Pathway of sound waves
The sound waves around us travel along the ear canal and hit the eardrum, making it vibrate.
In the middle ear, there are three adjoined bones (the chain of ossicles). The first bone (malleus) is attached to the eardrum. When the eardrum vibrates the malleus, the adjoining incus and stapesvibrate. The stapes is joined to the cochlea which is in the shape of a snail shell. Inside this bony part runs another tube of the same shape carrying endo lymph. Perilymph can be found between the bone bordering the cochlea and the inner tube.
The mechanical vibrations of the stapes make the perilymph vibrate. As a result, the hair cells within the cochlea are stimulated and nerve fibres transmit impulses along the auditory nerve to the brain. The temporal lobe of the brain will interpret the message (memories of all sounds we were exposed to since birth are stored here).

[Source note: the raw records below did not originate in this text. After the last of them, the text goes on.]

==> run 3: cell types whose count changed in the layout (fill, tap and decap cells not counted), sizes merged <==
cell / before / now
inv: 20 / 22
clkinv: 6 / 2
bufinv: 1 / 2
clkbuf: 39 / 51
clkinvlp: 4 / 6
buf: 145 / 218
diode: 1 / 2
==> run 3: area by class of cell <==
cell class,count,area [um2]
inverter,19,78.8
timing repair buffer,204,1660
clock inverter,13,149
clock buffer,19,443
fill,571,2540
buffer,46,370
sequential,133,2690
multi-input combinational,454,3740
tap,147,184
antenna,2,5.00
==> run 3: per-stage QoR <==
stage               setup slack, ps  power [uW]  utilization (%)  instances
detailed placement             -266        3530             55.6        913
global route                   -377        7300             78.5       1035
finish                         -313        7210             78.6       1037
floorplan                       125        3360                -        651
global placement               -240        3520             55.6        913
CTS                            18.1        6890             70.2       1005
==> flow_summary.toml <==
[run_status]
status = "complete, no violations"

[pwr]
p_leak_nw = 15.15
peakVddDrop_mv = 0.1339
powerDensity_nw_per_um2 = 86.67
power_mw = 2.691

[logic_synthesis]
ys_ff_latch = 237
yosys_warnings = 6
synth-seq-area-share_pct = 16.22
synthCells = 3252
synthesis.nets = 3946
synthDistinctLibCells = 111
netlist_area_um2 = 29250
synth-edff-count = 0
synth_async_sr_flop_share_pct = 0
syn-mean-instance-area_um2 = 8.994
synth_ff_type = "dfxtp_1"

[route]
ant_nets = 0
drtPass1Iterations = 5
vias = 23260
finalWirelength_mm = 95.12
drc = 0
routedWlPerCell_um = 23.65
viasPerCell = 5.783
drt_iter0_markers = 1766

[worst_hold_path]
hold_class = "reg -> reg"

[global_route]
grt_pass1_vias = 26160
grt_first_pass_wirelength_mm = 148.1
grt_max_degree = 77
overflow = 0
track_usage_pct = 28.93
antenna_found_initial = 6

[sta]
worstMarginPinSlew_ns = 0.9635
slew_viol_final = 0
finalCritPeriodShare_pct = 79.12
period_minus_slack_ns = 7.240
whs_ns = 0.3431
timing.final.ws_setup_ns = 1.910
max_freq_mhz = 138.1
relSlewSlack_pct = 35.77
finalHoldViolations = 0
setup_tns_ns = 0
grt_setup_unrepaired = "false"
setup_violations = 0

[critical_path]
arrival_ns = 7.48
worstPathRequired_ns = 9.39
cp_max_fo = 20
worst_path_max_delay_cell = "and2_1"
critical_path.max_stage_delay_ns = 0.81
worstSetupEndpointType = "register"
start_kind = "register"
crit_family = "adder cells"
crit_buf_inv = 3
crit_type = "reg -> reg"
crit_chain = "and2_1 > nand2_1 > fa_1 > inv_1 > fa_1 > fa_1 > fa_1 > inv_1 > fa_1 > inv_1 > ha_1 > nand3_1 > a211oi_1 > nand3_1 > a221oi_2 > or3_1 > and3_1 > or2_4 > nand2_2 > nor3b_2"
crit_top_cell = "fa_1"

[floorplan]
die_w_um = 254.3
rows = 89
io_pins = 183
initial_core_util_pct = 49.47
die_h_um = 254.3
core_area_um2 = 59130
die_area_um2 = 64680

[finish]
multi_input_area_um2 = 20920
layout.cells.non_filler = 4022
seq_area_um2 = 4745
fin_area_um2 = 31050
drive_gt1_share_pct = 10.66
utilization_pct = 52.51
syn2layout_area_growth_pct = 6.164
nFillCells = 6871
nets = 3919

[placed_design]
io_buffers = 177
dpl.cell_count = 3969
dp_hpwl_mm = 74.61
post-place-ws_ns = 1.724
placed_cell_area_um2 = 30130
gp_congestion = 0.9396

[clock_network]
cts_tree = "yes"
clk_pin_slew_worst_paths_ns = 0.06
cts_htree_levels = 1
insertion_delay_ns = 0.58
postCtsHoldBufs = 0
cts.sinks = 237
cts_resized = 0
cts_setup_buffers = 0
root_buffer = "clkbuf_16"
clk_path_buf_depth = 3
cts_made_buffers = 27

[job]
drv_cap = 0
File: src/rdp_top.sv
// Chosen here: the Wishbone slave port and the placing of the registers.

`timescale 1ns/1ps
`default_nettype none

`include "rdp_cfg.svh"

module rdp_top
  import rdp_pkg::*;
#(
  parameter int PULSE_CYCLES = `RDP_PULSE_CYC
)
(
  // Clock, reset, clock enable
  input wire logic CLOCK_I,
  input wire logic RST_I,
  input wire logic CE_I,
  // Wishbone classic slave
  input wire logic CYC_I,
  input wire logic STB_I,
  input wire logic WE_I,
  input wire logic [7:0] ADR_I,
  input wire logic [3:0] SEL_I,
  input wire logic [31:0] DAT_I,
  output logic [31:0] DAT_O,
  output logic ACK_O,
  // Port pads
  input wire logic [`RDP_PORT_W-1:0] PAD_I,
  output logic [`RDP_PORT_W-1:0] PAD_O,
  output logic [`RDP_PORT_W-1:0] PAD_OE_N_O,
  output logic [`RDP_PORT_W-1:0] PAD_PU_O,
  output logic [`RDP_PORT_W-1:0] PAD_DS_O,
  output logic [`RDP_PORT_W-1:0] PAD_SLEW_O,
  // Timer unit one channels and external clock
  input wire logic [1:0] TMR_OUT_I,
  input wire logic [1:0] TMR_OE_I,
  output logic TIMER_EXTERNAL_CLOCK_INPUT_O,
  // Serial debug controller
  input wire logic DBG_OUT_I,
  input wire logic DBG_OE_I,
  output logic DBG_IN_O,
  output logic DBG_BIT_STB_O,
  output logic DEBUG_WIRE_FUNCTION_MODE_O,
  // System reset and clock select
  input wire logic INT_RST_REQ_I,
  output logic SYS_RST_O,
  output logic CLK_SEL_EXT_O
);

  // Counter is seven bits wide; the pulse check needs eight cycles
  if (PULSE_CYCLES < 8 || PULSE_CYCLES > 127)
  begin
    $error("PULSE_CYCLES out of range");
  end

  localparam logic [`RDP_CNT_W-1:0] PULSE_LAST =
    `RDP_CNT_W'(PULSE_CYCLES - 1);
  localparam logic [`RDP_BIT_W-1:0] BIT_LAST =
    `RDP_BIT_W'(`RDP_BIT_CYC - 1);

  rdp_st_t s_r; // Registered state
  rdp_st_t s_nxt; // Next state
  logic wb_req; // New bus request this cycle
  logic wr; // Register write strobe
  logic [7:0] wd; // Write data, lane zero
  logic drv; // Reset pin pulled low from the next cycle
  logic go_rst; // Start of a non-power-on reset
  int idx; // Timer pin index

  // Address compare, shared by read and write decode
  function automatic logic hit(input logic [7:0] a,
                               input logic [7:0] o);
    return a == o;
  endfunction

  // Read multiplexer over the register map
  function automatic logic [7:0] rd_mux(input logic [7:0] a);
    logic [7:0] r;
    r = 8'h00;
    if (hit(a, `RDP_OFS_OPT))
    begin
      r[`RDP_OPT_RPE] = s_r.rpe;
      r[`RDP_OPT_DPE] = s_r.dpe;
      r[`RDP_OPT_REMAP] = s_r.remap;
      r[`RDP_OPT_GANG] = s_r.gang;
      r[`RDP_OPT_XCLK] = s_r.xclk;
    end
    else if (hit(a, `RDP_OFS_CAUSE))
      r[`RDP_CS_W-1:0] = s_r.cause;
    else if (hit(a, `RDP_OFS_DIR))
      r = s_r.dir;
    else if (hit(a, `RDP_OFS_DAT))
      // Output bits read the latch, input bits the pin
      r = (s_r.dir & s_r.dat) | (~s_r.dir & s_r.filt);
    else if (hit(a, `RDP_OFS_PU))
      r = s_r.pu;
    else if (hit(a, `RDP_OFS_DS))
      r = s_r.ds;
    else if (hit(a, `RDP_OFS_SLEW))
      r = s_r.slew;
    else if (hit(a, `RDP_OFS_STAT))
    begin
      r[`RDP_ST_BGND] = s_r.debug_wire_function_mode;
      r[`RDP_ST_XCLK] = s_r.xclk;
      r[`RDP_ST_RPE] = s_r.rpe;
    end
    return r;
  endfunction

  // Next-state logic for the whole block
  always_comb
  begin
    s_nxt = s_r;
    idx = 0;
    // Three-stage pin sampler; a change counts once stages agree
    s_nxt.s1 = PAD_I;
    s_nxt.s2 = s_r.s1;
    s_nxt.s3 = s_r.s2;
    for (int i = 0; i < `RDP_PORT_W; i++)
    begin
      if (s_r.s2[i] == s_r.s3[i])
        s_nxt.filt[i] = s_r.s3[i];
    end

    // Bus slave: one-cycle answer, ack drops the cycle after
    wb_req = CYC_I & STB_I & ~s_r.ack;
    s_nxt.ack = wb_req;
    if (wb_req)
    begin
      s_nxt.dat_o = '0;
      s_nxt.dat_o[7:0] = rd_mux(ADR_I);
    end
    // Writes are refused while the sequencer holds reset
    wr = wb_req & WE_I & SEL_I[0] & (s_r.state == ST_RUN);
    wd = DAT_I[7:0];
    if (wr && hit(ADR_I, `RDP_OFS_OPT))
    begin
      // Enable can only be set; only power-on clears it
      s_nxt.rpe = s_r.rpe | wd[`RDP_OPT_RPE];
      s_nxt.dpe = wd[`RDP_OPT_DPE];
      s_nxt.remap = wd[`RDP_OPT_REMAP];
      s_nxt.gang = wd[`RDP_OPT_GANG];
      s_nxt.xclk = wd[`RDP_OPT_XCLK];
    end
    if (wr && hit(ADR_I, `RDP_OFS_FRC) && wd[`RDP_FRC_GO])
      s_nxt.frc = 1'b1;
    if (wr && hit(ADR_I, `RDP_OFS_DIR))
      s_nxt.dir = wd;
    if (wr && hit(ADR_I, `RDP_OFS_DAT))
      s_nxt.dat = wd;
    if (wr && hit(ADR_I, `RDP_OFS_PU))
      s_nxt.pu = wd;
    if (wr && hit(ADR_I, `RDP_OFS_DS))
      s_nxt.ds = wd;
    if (wr && hit(ADR_I, `RDP_OFS_SLEW))
      s_nxt.slew = wd;

    // Reset sequencer
    go_rst = 1'b0;
    case (s_r.state)
      ST_RUN:
      begin
        s_nxt.sys_rst = 1'b0;
        // Pin wins over debug force, which wins over internal
        if (s_r.rpe && !s_r.filt[`RDP_PIN_RST])
        begin
          go_rst = 1'b1;
          s_nxt.cause = `RDP_CS_W'(1 << `RDP_CS_PIN);
          s_nxt.smp = 1'b0;
        end
        else if (s_r.frc)
        begin
          go_rst = 1'b1;
          s_nxt.cause = `RDP_CS_W'(1 << `RDP_CS_DBG);
          s_nxt.smp = 1'b1;
        end
        else if (INT_RST_REQ_I)
        begin
          go_rst = 1'b1;
          s_nxt.cause = `RDP_CS_W'(1 << `RDP_CS_INT);
          s_nxt.smp = 1'b0;
        end
      end
      ST_DRIVE:
      begin
        // Hold reset for the pulse length
        if (s_r.cnt == PULSE_LAST)
          s_nxt.state = ST_SAMPLE;
        else
          s_nxt.cnt = s_r.cnt + 1'b1;
      end
      ST_SAMPLE:
      begin
        // Stay in reset while an outside source still pulls low
        if (!s_r.rpe || s_r.filt[`RDP_PIN_RST])
        begin
          s_nxt.state = ST_RUN;
          s_nxt.sys_rst = 1'b0;
          // After power-on or debug force a low pin means background; otherwise run
          s_nxt.debug_wire_function_mode = s_r.smp &
            ~s_r.filt[`RDP_PIN_DBG];
        end
      end
      default:
      begin
        // Lost state: restart as a full reset
        go_rst = 1'b1;
        s_nxt.cause = `RDP_CS_W'(1 << `RDP_CS_INT);
        s_nxt.smp = 1'b0;
      end
    endcase

    // Defaults that every reset restores; reset pin enable kept
    if (go_rst)
    begin
      s_nxt.state = ST_DRIVE;
      s_nxt.cnt = '0;
      s_nxt.sys_rst = 1'b1;
      s_nxt.frc = 1'b0;
      s_nxt.debug_wire_function_mode = 1'b0;
      s_nxt.dpe = 1'b1;
      s_nxt.remap = 1'b0;
      s_nxt.gang = 1'b0;
      s_nxt.xclk = 1'b0;
      s_nxt.dir = '0;
      s_nxt.dat = '0;
      s_nxt.pu = '0;
      s_nxt.ds = '0;
      s_nxt.slew = '0;
    end

    // Pad drive, lowest priority first so later owners win
    drv = (s_r.state == ST_DRIVE) & s_r.rpe &
          ~s_r.cause[`RDP_CS_POR];
    for (int i = 0; i < `RDP_PORT_W; i++)
    begin
      s_nxt.pad.out[i] = s_r.dat[i];
      s_nxt.pad.oe_n[i] = ~s_r.dir[i];
    end
    // Timer channels take their pins by their own enable
    for (int c = 0; c < 2; c++)
    begin
      idx = s_r.remap ? (`RDP_TMR_B0 + c) : (`RDP_TMR_A0 + c);
      if (TMR_OE_I[c])
      begin
        s_nxt.pad.out[idx] = TMR_OUT_I[c];
        s_nxt.pad.oe_n[idx] = 1'b0;
      end
    end
    // Ganged pins copy the lead pin so they share load
    if (s_r.gang)
    begin
      for (int i = `RDP_GANG_LO + 1; i <= `RDP_GANG_HI; i++)
      begin
        s_nxt.pad.out[i] = s_nxt.pad.out[`RDP_GANG_LO];
        s_nxt.pad.oe_n[i] = s_nxt.pad.oe_n[`RDP_GANG_LO];
      end
    end
    // Pullup only makes sense on a pin that is not driving
    for (int i = 0; i < `RDP_PORT_W; i++)
      s_nxt.pad.pu[i] = s_r.pu[i] & s_nxt.pad.oe_n[i];
    s_nxt.pad.ds = s_r.ds;
    s_nxt.pad.slew = s_r.slew;
    // Debug wire owns its pin; input only while in reset
    if (s_r.dpe)
    begin
      // The controller's own drive carries the speedup pulse
      s_nxt.pad.out[`RDP_PIN_DBG] = DBG_OUT_I;
      s_nxt.pad.oe_n[`RDP_PIN_DBG] =
        s_r.sys_rst | ~DBG_OE_I;
      s_nxt.pad.pu[`RDP_PIN_DBG] = 1'b1;
    end
    // Reset function is top priority on its pin, open drain
    if (s_r.rpe)
    begin
      s_nxt.pad.out[`RDP_PIN_RST] = 1'b0;
      s_nxt.pad.oe_n[`RDP_PIN_RST] = ~drv;
      s_nxt.pad.pu[`RDP_PIN_RST] = 1'b1;
    end

    // Inputs handed to the controller and the timer
    s_nxt.dbg_in = s_r.filt[`RDP_PIN_DBG];
    s_nxt.timer_external_clock_input = ~s_r.rpe & s_r.filt[`RDP_PIN_RST];

    // Bit-time strobe for the debug wire
    if (s_r.dpe && !s_r.sys_rst)
    begin
      s_nxt.bit_cnt = s_r.bit_cnt + 1'b1;
      s_nxt.bit_stb = (s_r.bit_cnt == BIT_LAST);
    end
    else
    begin
      s_nxt.bit_cnt = '0;
      s_nxt.bit_stb = 1'b0;
    end
  end

  // State register; power-on leaves the pin a plain input
  always_ff @(posedge CLOCK_I or posedge RST_I)
  begin
    if (RST_I)
    begin
      s_r <= '0;
      s_r.state <= ST_DRIVE;
      s_r.cause <= `RDP_CS_W'(1 << `RDP_CS_POR);
      s_r.smp <= 1'b1;
      s_r.sys_rst <= 1'b1;
      s_r.rpe <= 1'b0;
      s_r.dpe <= 1'b1;
      s_r.pad.oe_n <= '1;
    end
    else if (CE_I)
    begin
      s_r <= s_nxt;
    end
  end

  // Outputs straight from the state register
  assign DAT_O = s_r.dat_o;
  assign ACK_O = s_r.ack;
  assign PAD_O = s_r.pad.out;
  assign PAD_OE_N_O = s_r.pad.oe_n;
  assign PAD_PU_O = s_r.pad.pu;
  assign PAD_DS_O = s_r.pad.ds;
  assign PAD_SLEW_O = s_r.pad.slew;
  assign TIMER_EXTERNAL_CLOCK_INPUT_O = s_r.timer_external_clock_input;
  assign DBG_IN_O = s_r.dbg_in;
  assign DBG_BIT_STB_O = s_r.bit_stb;
  assign DEBUG_WIRE_FUNCTION_MODE_O = s_r.debug_wire_function_mode;
  assign SYS_RST_O = s_r.sys_rst;
  assign CLK_SEL_EXT_O = s_r.xclk;

  // Follows the parameter, so a shortened pulse is checked too
  localparam int PLS_GAP = PULSE_CYCLES - 8;
  localparam int BIT_T = `RDP_BIT_CYC;

  logic pin_lo; // Reset pin actively pulled low
  assign pin_lo = s_r.rpe & ~s_r.pad.oe_n[`RDP_PIN_RST];
endmodule

`default_nettype wire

For an accurate transmission of sound waves from the ossicles to the inner ear, middle ear pressure must be equal to that of the prevailing atmospheric pressure. This is achieved by the Eustachian tube, which runs from the throat to the middle ear.Eustachian tube is made of bone and cartilage. It is usually closed.But when we swallow,with the palatal movement the tube will open carrying air at atmospheric pressure to middle ear. During a cold this tube can get blocked due to swelling of the lining.Middle ear pressure becomes negative causing a locked feeling.
When we fly, atmospheric pressure is low at high altitudes.Air in the middle ear leaks out through the tube in to the throat.The exact opposite happens when we land on the ground. If the tube is blocked due to a cold, air cannot enter the middle ear. Due to very low pressure in the middle ear, there can be bleeding in to the cavity causing severe pain during landing.It is therefore advisable to avoid air travel during a severe attack of cold.